One of the most important issues facing the College today is race relations among its students and within the general University community. In my experience, problems ir race relations at Harvard occur for two reasons: 1) because of a lack of knowledge by both parties, especially the majority, about other ethnic groups' experiences in America and 2) an absence of meaningful interaction between people of different races. But the critical tendency among Americans and, to our benefit, a critical mass in the College is to pursue interaction with more confidence and good will than in the past. In student affairs there has been a marked improvement in race relations measured, for example, by the number of minority students who have become leaders and active members in a wide range of undergraduate organizations. Nevertheless, black and white student interaction shows signs of the long unsuccessful struggle in society for integration. Serious misperceptions persist that result when people still look past each other and see only images of another era.
I have often stood in the Yard at the beginning of the academic year and watched students arrive from all the different towns and cities in America and elsewhere. In large measure, the beginning of the year is the most exciting because it is clear then perhaps how different a place this is from any other in society. The students who enter are strangers in an ancient place. To be sure, the new student and old will continue the quest for Harvard, the place--a concrete entity that you may lay your hand upon. It is not only a place to me, but a free association of minds which each generation must create anew. This generation has the special responsibility, because so much has been accomplished to remove the color line, to seek new and improved race relationships.
In response to allegations made by the Harvard-Radcliffe Black Student Association that the Harvard Lampoon printed racially offensive humor, discussions were held with representatives of the two groups during the last month. These discussions benefitted from the ability and commitment of both parties and their concern for the general welfare of the College. The relief sought by the HRBSA is an increase in sensitivity on the part of the Lampoon to the importance of fruitful race relations in the College and how the use of stereotypes might hamper such an improved condition.

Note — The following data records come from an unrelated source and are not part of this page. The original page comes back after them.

===== src/rtl/booth_r4_seq_mult16.sv =====
// Sequential signed radix-4 Booth multiplier.
// Retires two multiplier bits per cycle, so a WIDTH x WIDTH product takes WIDTH/2 cycles.
// Operands arrive on a valid/ready stream and the product leaves on another one.
module booth_r4_seq_mult16 #(
  parameter int WIDTH = 16
) (
  input  logic                 clk,
  input  logic                 rst,
  input  logic                 in_valid,
  output logic                 in_ready,
  input  logic [WIDTH-1:0]     A,
  input  logic [WIDTH-1:0]     B,
  output logic                 out_valid,
  input  logic                 out_ready,
  output logic [2*WIDTH-1:0]   P,
  output logic                 busy,
  output logic [2:0]           step_idx
);

  localparam int ITER  = WIDTH / 2;
  localparam int ACC_W = 2 * WIDTH;
  // The step counter also drives the partial-product shift, so it must reach ITER-1.
  localparam int SW    = (ITER > 8) ? $clog2(ITER) : 3;

  typedef enum logic [1:0] {StIdle, StRun, StDone} state_e;

  state_e            state;
  logic [WIDTH-1:0]  a_q;
  // Multiplier with the implicit b[-1]=0 appended; shifted right two bits per step so the
  // current Booth digit is always in the low three bits.
  logic [WIDTH:0]    b_q;
  logic [ACC_W-1:0]  acc_q;
  logic [SW-1:0]     step_q;

  logic [WIDTH+1:0]  a_ext;
  logic [WIDTH+1:0]  pp_small;
  logic [2:0]        digit;
  logic [ACC_W-1:0]  pp_ext;
  logic [ACC_W-1:0]  pp_shift;
  logic [ACC_W-1:0]  acc_next;
  logic              last_step;

  assign step_idx = step_q[2:0];

  // Select d*A for the current digit, widen it and align it to bit position 2*step.
  always_comb begin
    a_ext    = {{2{a_q[WIDTH-1]}}, a_q};
    digit    = b_q[2:0];
    pp_small = '0;
    unique case (digit)
      3'b000, 3'b111: pp_small = '0;
      3'b001, 3'b010: pp_small = a_ext;
      3'b011:         pp_small = a_ext << 1;
      3'b100:         pp_small = -(a_ext << 1);
      3'b101, 3'b110: pp_small = -a_ext;
      default:        pp_small = '0;
    endcase
    pp_ext    = {{(ACC_W-WIDTH-2){pp_small[WIDTH+1]}}, pp_small};
    pp_shift  = pp_ext << {step_q, 1'b0};
    acc_next  = acc_q + pp_shift;
    last_step = (step_q == SW'(ITER - 1));
  end

  // Control FSM with registered handshake and status outputs.
  always_ff @(posedge clk) begin
    if (rst) begin
      state     <= StIdle;
      in_ready  <= 1'b1;
      out_valid <= 1'b0;
      busy      <= 1'b0;
      P         <= '0;
      a_q       <= '0;
      b_q       <= '0;
      acc_q     <= '0;
      step_q    <= '0;
    end else begin
      unique case (state)
        StIdle: begin
          if (in_valid) begin
            a_q      <= A;
            b_q      <= {B, 1'b0};
            acc_q    <= '0;
            step_q   <= '0;
            in_ready <= 1'b0;
            busy     <= 1'b1;
            state    <= StRun;
          end
        end
        StRun: begin
          acc_q <= acc_next;
          b_q   <= {2'b00, b_q[WIDTH:2]};
          if (last_step) begin
            P         <= acc_next;
            out_valid <= 1'b1;
            busy      <= 1'b0;
            step_q    <= '0;
            state     <= StDone;
          end else begin
            step_q <= step_q + SW'(1);
          end
        end
        StDone: begin
          if (out_ready) begin
            out_valid <= 1'b0;
            in_ready  <= 1'b1;
            state     <= StIdle;
          end
        end
        default: state <= StIdle;
      endcase
    end
  end

endmodule


===== config.mk =====
export PLATFORM = sky130hd
export DESIGN_NAME = booth_r4_seq_mult16
export DESIGN_NICKNAME = d
export VERILOG_FILES = /design/src/rtl/booth_r4_seq_mult16.sv
export SDC_FILE = /design/constraint.sdc
export NUM_CORES = 1
export LEC_CHECK = 0
export BUFFER_PORTS_ARGS = -buffer_cell sky130_fd_sc_hd__buf_2
export CORE_MARGIN = 3
export CORE_UTILIZATION = 60
export CTS_CLUSTER_DIAMETER = 120
export DETAILED_ROUTE_END_ITERATION = 7
export GPL_ROUTABILITY_DRIVEN = 0
export PLACE_DENSITY = 0.79
export SYNTH_ARGS = -nofsm -noshare
export SYNTH_HDL_FRONTEND = slang
export SYNTH_SLANG_ARGS = --single-unit

===== constraint.sdc =====
create_clock -name clk -period 5.9 [get_ports clk]
set_input_delay 1.18 -clock clk [delete_from_list [all_inputs] [get_ports clk]]
set_output_delay 1.18 -clock clk [all_outputs]
set_load 0.03 [all_outputs]

# == Word-level counts from Yosys, hierarchy flattened ==
# Cells that the tools add are included.
# totals
ff_bits,105
latchBits,0
ram_bits,0
romBits,0
inputBits,36
output_inout_bits,38
word_cells,63
n_memories,0
# classes
add_sub_neg,4
multipliers,0
div_mod_pow,0
magnitude_cmp,0
n_eq_ne,13
shifts,1
n_mux,21
bitwise_logic,0
reduce_logical,15
# op_table
operator,n
18-bit case mux with 5 select lines,1
32-bit case mux with 2 select lines,1
18-bit negator,2
17-bit case mux with 2 select lines,1
32-bit adder,1
32-bit two-way mux,1
32-bit by 4-bit << shifter with 32-bit output,1
17-bit two-way mux,1
3-bit == test (second input constant),5
3-bit AND reduction,4
3-bit by 2-bit == test with 1-bit output (second input constant),2
1-bit two-way mux,6
2-bit two-way mux,3
3-bit two-way mux,2
2-bit != test (second input constant),3
1-bit case mux with 2 select lines,3
2-bit case mux with 3 select lines,1
3-bit case mux with 2 select lines,1
2-bit AND reduction,3
2-bit nonzero test,3
2-bit OR reduction,3
3-bit by 1-bit adder with 3-bit output (second input constant),1
3-bit by 1-bit == test with 1-bit output (second input constant),1
3-bit zero test,1
other kinds (3),3

# == Longest topological paths before layout ==
# Gate-level depths: netlist (run 1).
# logic_depth
ltp_word,6
mapped_depth,22
ltp_nobuf,19

# == Worst setup path after synthesis (run 1) ==
# No wires, ideal clock.
# synth_timing
path_kind,register to register
startpoint,register a_q[1]
endpoint,register P[31]
setup_ns,0.122
arrival_time_ns,4.451
t_required_ns,5.778
setup_slack_ns,1.327
path_stages_with_launch,22
path_buffers,2
synth_period_minus_slack_ns,4.573
cell_sequence,dfxtp_1 buf_6 inv_1 ha_1 or3b_1 clkbuf_1 nor2_1 nand4b_1 xnor2_1 o311ai_0 mux2i_1 mux2_2 a21oi_1 ha_1 a21oi_1 o211ai_1 a21oi_1 o21bai_1 nor4_1 o31ai_1 nor4b_1 a311o_1
# synth_via
elab_chain_cells,4
word_cells_on_any_way,5
cone_classes,add/sub (3); shift (1); mux (1)
# synth_lines
element,line_no,rtl
start: declaration,28,logic [WIDTH-1:0] a_q;
start signal: assignment,72,a_q <= '0;
start signal: assignment,80,a_q <= A;
"18-bit negator, on equally long branches","55, 54",
18-bit case mux with 5 select lines (*),50,unique case (digit)
32-bit by 4-bit << shifter with 32-bit output (*),59,"pp_shift = pp_ext << {step_q, 1'b0};"
32-bit adder (*),60,acc_next = acc_q + pp_shift;
end signal: assignment,93,P <= acc_next;
end: declaration,15,"output logic [2*WIDTH-1:0] P,"
# Every way passes the cells marked *; elsewhere a longest branch is shown, timed or not.
# A chain may end at the register's enable or synchronous reset.

# == Worst setup path in the final report (run 1) ==
# layout_timing
startpoint,register a_q[0]
endpoint,register P[31]
# Same word-level chain as after synthesis.

==> impl_results.html, run 1 <==
<table>
<tr><th>Metric</th><th>Value</th></tr>
<tr><th colspan="2">Yosys</th></tr>
<tr><td>Post-synth EDFFs</td><td>0</td></tr>
<tr><td>Combinational family with the most area after synthesis</td><td>compound AO/OA/AOI/OAI gates</td></tr>
<tr><td>Complex-gate fraction of the synthesized area</td><td>between 20% and 30%</td></tr>
<tr><td>Number of distinct library cells after synthesis</td><td>between 70 and 80</td></tr>
<tr><td>Post-Syn Area per Cell</td><td>approximately 7.3 sq um</td></tr>
<tr><td>Area share of the largest cell type after synthesis</td><td>around 29%</td></tr>
<tr><td>Primary FF master, synth</td><td>sky130_fd_sc_hd__dfxtp_1</td></tr>
<tr><td>Top post-synthesis cells by area</td><td>sky130_fd_sc_hd__dfxtp_1, sky130_fd_sc_hd__nand2_1, sky130_fd_sc_hd__a21oi_1</td></tr>
<tr><td>Count of mapped cells out of synthesis</td><td>988</td></tr>
<tr><td>Proportion of synthesized chip area in sequential cells</td><td>between 20% and 30%</td></tr>
<tr><td>Most common cell in the netlist</td><td>sky130_fd_sc_hd__nand2_1</td></tr>
<tr><td>Post-synthesis xor/xnor area fraction</td><td>roughly 4.5%</td></tr>
<tr><td>Multiplexer share of the synthesized area</td><td>under 10%</td></tr>
<tr><td>Post-synthesis simple-gate area fraction</td><td>a little under a quarter</td></tr>
<tr><td>Dominant cell type by area after synthesis</td><td>sky130_fd_sc_hd__dfxtp_1</td></tr>
<tr><td>Mapped Area</td><td>approximately 7300 sq um</td></tr>
<tr><td>Arithmetic-cell share of the synthesized area counting full adders, half adders and majority gates</td><td>between 6 and 7%</td></tr>
<tr><td>Total nets after synthesis</td><td>1059</td></tr>
<tr><td>Yosys Warn Count</td><td>0</td></tr>
<tr><td>Fraction of registers with async set or reset after synthesis</td><td>0%</td></tr>
<tr><td>Count of state elements after synthesis</td><td>between 100 and 150</td></tr>
<tr><td>Synth top cells by count</td><td>sky130_fd_sc_hd__nand2_1, sky130_fd_sc_hd__a21oi_1, sky130_fd_sc_hd__dfxtp_1, sky130_fd_sc_hd__nor2_1, sky130_fd_sc_hd__clkbuf_1</td></tr>
<tr><th colspan="2">CTS</th></tr>
<tr><td>Number of buffers added to fix hold violations after cts</td><td>0</td></tr>
<tr><td>Clock sink total</td><td>105</td></tr>
<tr><td>Worst skew pair latency</td><td>around 0.36 ns</td></tr>
<tr><td>Count of buffers added by post-CTS timing repair for setup</td><td>0</td></tr>
<tr><td>H-tree level count</td><td>3</td></tr>
<tr><td>Maximum buffer depth of the clock tree</td><td>2</td></tr>
<tr><td>CTS tree</td><td>yes</td></tr>
<tr><td>Clock transition at path regs</td><td>0.07 ns</td></tr>
<tr><td>Number of buffers created by CTS</td><td>9</td></tr>
<tr><td>Root cell of the clock tree</td><td>sky130_fd_sc_hd__clkbuf_16</td></tr>
<tr><td>Gates resized, CTS repair</td><td>0</td></tr>
<tr><th colspan="2">Floorplan</th></tr>
<tr><td>Area of the core region</td><td>11610 sq um</td></tr>
<tr><td>Starting utilization of the core area</td><td>62.49%</td></tr>
<tr><td>Num rows</td><td>39</td></tr>
<tr><td>Height of the die</td><td>116.0 um</td></tr>
<tr><td>Horiz. Die Dim</td><td>~120 um</td></tr>
<tr><td>Total Die Area</td><td>13450 sq um</td></tr>
<tr><td>Number of ports placed on the die boundary</td><td>74</td></tr>
<tr><th colspan="2">Cells and area</th></tr>
<tr><td>Total number of nets in the final design</td><td>between 1000 and 1500</td></tr>
<tr><td>Post-Route Utilization</td><td>between 60% and 70%</td></tr>
<tr><td>Fillers</td><td>roughly 1000</td></tr>
<tr><td>Syn-to-layout area delta</td><td>9.603%</td></tr>
<tr><td>Total inserted antenna cells</td><td>0</td></tr>
<tr><td>Ratio of cells with drive above 1 in the final layout</td><td>12.78%</td></tr>
<tr><th colspan="2">GRT</th></tr>
<tr><td>Global-route wire length before repair</td><td>31.81 mm</td></tr>
<tr><td>Initial antenna violation count</td><td>0</td></tr>
<tr><td>Largest net degree at the start of global routing</td><td>90</td></tr>
<tr><td>Number of global-route vias before repair</td><td>around 6500</td></tr>
<tr><td>Leftover overflow at the end of global routing</td><td>0</td></tr>
<tr><td>Aggregate global-route resource usage</td><td>28.98%</td></tr>
<tr><th colspan="2">Flow run</th></tr>
<tr><td>Maximum capacitance violations</td><td>0</td></tr>
<tr><th colspan="2">Worst hold path</th></tr>
<tr><td>Worst min-delay path class</td><td>reg -&gt; reg</td></tr>
<tr><td>Startpoint of the most critical hold path</td><td>acc_q[27]</td></tr>
<tr><th colspan="2">Timing</th></tr>
<tr><td>Final setup fails</td><td>0</td></tr>
<tr><td>Max Transition Viols Final</td><td>0</td></tr>
<tr><td>Highest clock rate</td><td>around 190 MHz</td></tr>
<tr><td>Transition time of the tightest slew-check pin</td><td>0.9945 ns</td></tr>
<tr><td>Crit share post-route</td><td>roughly nine tenths</td></tr>
<tr><td>Final worst path period need</td><td>between 5 and 6 ns</td></tr>
<tr><td>Worst Skew</td><td>roughly 0.0098 ns</td></tr>
<tr><td>Final-report hold violation count</td><td>0</td></tr>
<tr><td>Unrepaired setup endpoints after global routing</td><td>no</td></tr>
<tr><td>Sum of negative setup slack</td><td>0 ns</td></tr>
<tr><td>Headroom to the max-slew limit</td><td>33.70%</td></tr>
<tr><th colspan="2">Setup path</th></tr>
<tr><td>Slowest stage cell, crit path</td><td>sky130_fd_sc_hd__o311ai_0</td></tr>
<tr><td>Kind of end point of the critical path</td><td>register</td></tr>
<tr><td>Data arrival, critical path</td><td>~5.6 ns</td></tr>
<tr><td>Stage delay of the slowest cell on the critical path</td><td>0.58 ns</td></tr>
<tr><td>Required time at the worst-slack endpoint</td><td>about 6 ns</td></tr>
<tr><td>Series of cell instances along the critical path</td><td>inv_1 -&gt; ha_1 -&gt; or3b_1 -&gt; nor2_1 -&gt; nand4b_1 -&gt; xnor2_1 -&gt; o311ai_0 -&gt; mux2i_1 -&gt; mux2_2 -&gt; a21oi_1 -&gt; ha_1 -&gt; a21oi_1 -&gt; o211ai_1 -&gt; a21oi_1 -&gt; o21bai_1 -&gt; nor4_1 -&gt; o31ai_1 -&gt; nor4b_1 -&gt; a311o_1</td></tr>
<tr><td>Library cell appearing most often on the critical path</td><td>sky130_fd_sc_hd__a21oi_1</td></tr>
<tr><td>R2r startpoint</td><td>a_q[0]</td></tr>
<tr><td>Startpoint type of the worst setup path</td><td>register</td></tr>
<tr><td>Critical Path Start</td><td>a_q[0]</td></tr>
<tr><td>Largest fanout of any net on the critical path</td><td>8</td></tr>
<tr><td>Category of the critical setup timing path</td><td>reg -&gt; reg</td></tr>
<tr><th colspan="2">Drt</th></tr>
<tr><td>Total Routed Length</td><td>approximately 19 mm</td></tr>
<tr><td>Vias post-DR</td><td>7369</td></tr>
<tr><td>DRC violations left</td><td>0</td></tr>
<tr><td>Pre-Repair DR Iteration Count</td><td>5</td></tr>
<tr><td>Wirelength per Cell</td><td>around 17 um</td></tr>
<tr><td>DR iter-0 viols</td><td>761</td></tr>
<tr><td>Avg Vias per Cell</td><td>approximately 6.4</td></tr>
<tr><td>Post-route ant nets</td><td>0</td></tr>
<tr><th colspan="2">Power and ir drop</th></tr>
<tr><td>Leak Pwr</td><td>around 3.3 nW</td></tr>
<tr><td>Power density relative to cell area</td><td>248.1 nW/um^2</td></tr>
<tr><td>Power share of the sequential group</td><td>just under 40%</td></tr>
<tr><td>Internal power</td><td>about 1.3 mW</td></tr>
<tr><td>VDD IR max</td><td>between 0.0002 and 0.0003 V</td></tr>
<tr><td>Relative contribution of combinational cells to total power</td><td>between 20% and 30%</td></tr>
<tr><td>Net switching component of the power</td><td>between 0.6 and 0.7 mW</td></tr>
<tr><td>Switching power as a share of total power</td><td>roughly a third</td></tr>
<tr><td>Clock network fraction of design power</td><td>between 30% and 40%</td></tr>
<tr><th colspan="2">Outcome</th></tr>
<tr><td>Outcome</td><td>complete, no violations</td></tr>
<tr><th colspan="2">Placement</th></tr>
<tr><td>Total half-perimeter wirelength after legalization and detailed placement</td><td>~13 mm</td></tr>
<tr><td>Port Buffer Count</td><td>73</td></tr>
</table>
==> layer usage <==
layer / wire length (um) / global-route usage, %
met1: 8917 / 41.31
met2: 8398 / 43.61
met3: 1490 / 5.222
met4: 515 / 11.14
met5: 0 / 0
==> cell families (layout without fill, tap and decap cells) <==
family | count (synthesis) | count (layout)
xor gates and xnor gates | 37 | 37
AOI/OAI and AO/OA | 322 | 322
buffers and inverters | 95 | 124
DFF | 105 | 105
adders and majority gates | 35 | 35
muxes | 23 | 23
and+or+nand+nor | 371 | 371
==> cells in the final DEF, fill, tap and decap left out, types with 10 or more instances in the layout <==
cell type and n:
sky130_fd_sc_hd__ha_1 34, sky130_fd_sc_hd__nand3_1 43, sky130_fd_sc_hd__buf_4 17, sky130_fd_sc_hd__dfxtp_1 105, sky130_fd_sc_hd__mux2i_1 17, sky130_fd_sc_hd__xor2_1 18
sky130_fd_sc_hd__a31oi_1 16, sky130_fd_sc_hd__nand2_1 175, sky130_fd_sc_hd__nor2_1 70, sky130_fd_sc_hd__and3_1 10, sky130_fd_sc_hd__a211oi_1 11, sky130_fd_sc_hd__a22o_1 15
sky130_fd_sc_hd__a21o_1 19, sky130_fd_sc_hd__a21oi_1 128, sky130_fd_sc_hd__o21ai_0 43, sky130_fd_sc_hd__a311oi_1 14, sky130_fd_sc_hd__buf_2 73, sky130_fd_sc_hd__nor3_1 19
sky130_fd_sc_hd__xnor2_1 19, sky130_fd_sc_hd__inv_1 15
==> final cells by class <==
class,instances,area [sq um],area share [%]
Multi-Input combinational cell,788,4788,60.20
Clock buffer,11,252.7,3.178
Sequential cell,105,2102,26.43
Timing Repair Buffer,90,493.0,6.198
Tap cell,143,178.9,2.249
Clock inverter,5,71.32,0.8966
Inverter,18,67.56,0.8495
==> worst max-delay path, delay by kind of cell (launching register included) <==
family	cells	cell delay (ns)
compound gates	8	1.88
xor+xnor	1	0.18
fa+ha+maj	2	0.50
buf+inv	1	0.10
flops	1	0.39
mux	2	0.59
simple gates	5	1.60
==> power by group through the flow <==
stage	registers (mW)	logic [mW]	clock network [mW]
3_3_place_gp	0.788	0.533	0
2_1_floorplan	0.778	0.420	0
3_5_place_dp	0.789	0.540	0
6_report	0.773	0.554	0.646
5_1_grt	0.778	0.612	0.684
4_1_cts	0.773	0.544	0.654
==> state kept, by name, summed over array words and instances (netlist names) <==
signal / cells
P: 32
step_idx: 3
state: 2
acc_q: 32
busy: 1
b_q: 17
out_valid: 1
in_ready: 1
a_q: 16
==> stage by stage <==
| step | cells | setup WS (ns) | cell area [sq um] | power (mW) | hold slack, ns |
|---|---|---|---|---|---|
| final | 1160 | 0.5248 | 7954 | 1.973 | 0.4485 |
| after floorplan | 988 | 1.327 | 7257 | 1.198 | 0.4268 |
| after detailed placement | 1144 | 0.6417 | 7630 | 1.328 | 0.4424 |
| after global routing | 1160 | 0.04520 | 7954 | 2.075 | 0.4707 |
| after CTS | 1160 | 0.6201 | 7954 | 1.971 | 0.4507 |
| after global placement | 1144 | 0.9000 | 7630 | 1.321 | 0.4381 |
==> path summary, 6_finish.rpt <==
path | cells past startpoint | slack, ns | end
worst max register to register | 19 | 0.52 | P[31]
worst max-delay path | 19 | 0.52 | P[31]
worst min-delay path | 2 | 0.45 | acc_q[27]
worst min register to register | 2 | 0.45 | acc_q[27]
Note: power is estimated with default switching activity, not from simulation.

It is important, at the outset, to be clear about the area of adjudication appropriate in this matter. The College has long stood for freedom of expression and must in this case. The University depends for its life blood on the free flow of ideas. Clearly, therefore, it is impossible to protect students from dangerous or unpopular ideas. Their only protection lies in the ability to make fair and clear distinctions and to choose wisely between ideas. The values behind the First Amendment which guarantee the right to a free press must be affirmed in this case. Those values are indivisible: you cannot save them for yourself and deny them to others. Indeed, in discussion, the HRBSA has recognized the importance of these values, and by raising the use of stereotypes for debate, seeks to engage in a critical evaluation of a set of ideas and images. Certainly the allegations put forward are serious and deserve careful and thoughtful consideration. In evaluating these allegations, the representatives who met had vigorous and frank discussions about the material in question. It is then the purpose of this report to present a brief account of the issues in debate, an opinion of the arguments and material put forward and suggestions for the future.
Specifically, the HRBSA cited several examples of alleged derogatory humor that appeared in the Lampoon. They included a black child shining the shoes of John Harvard, a disease termed "Negrosis," and a Tar Baby Award. The Tar Baby Award read as follows:
In recognition of Hollywood's Second Reconstruction program of employing and exploiting former athletes and would-be welfare recipients; this year a nice shiny-new Cadillac-El Dorado convertible goes, on a bloodied pitchfork, to the producers of Mandigo.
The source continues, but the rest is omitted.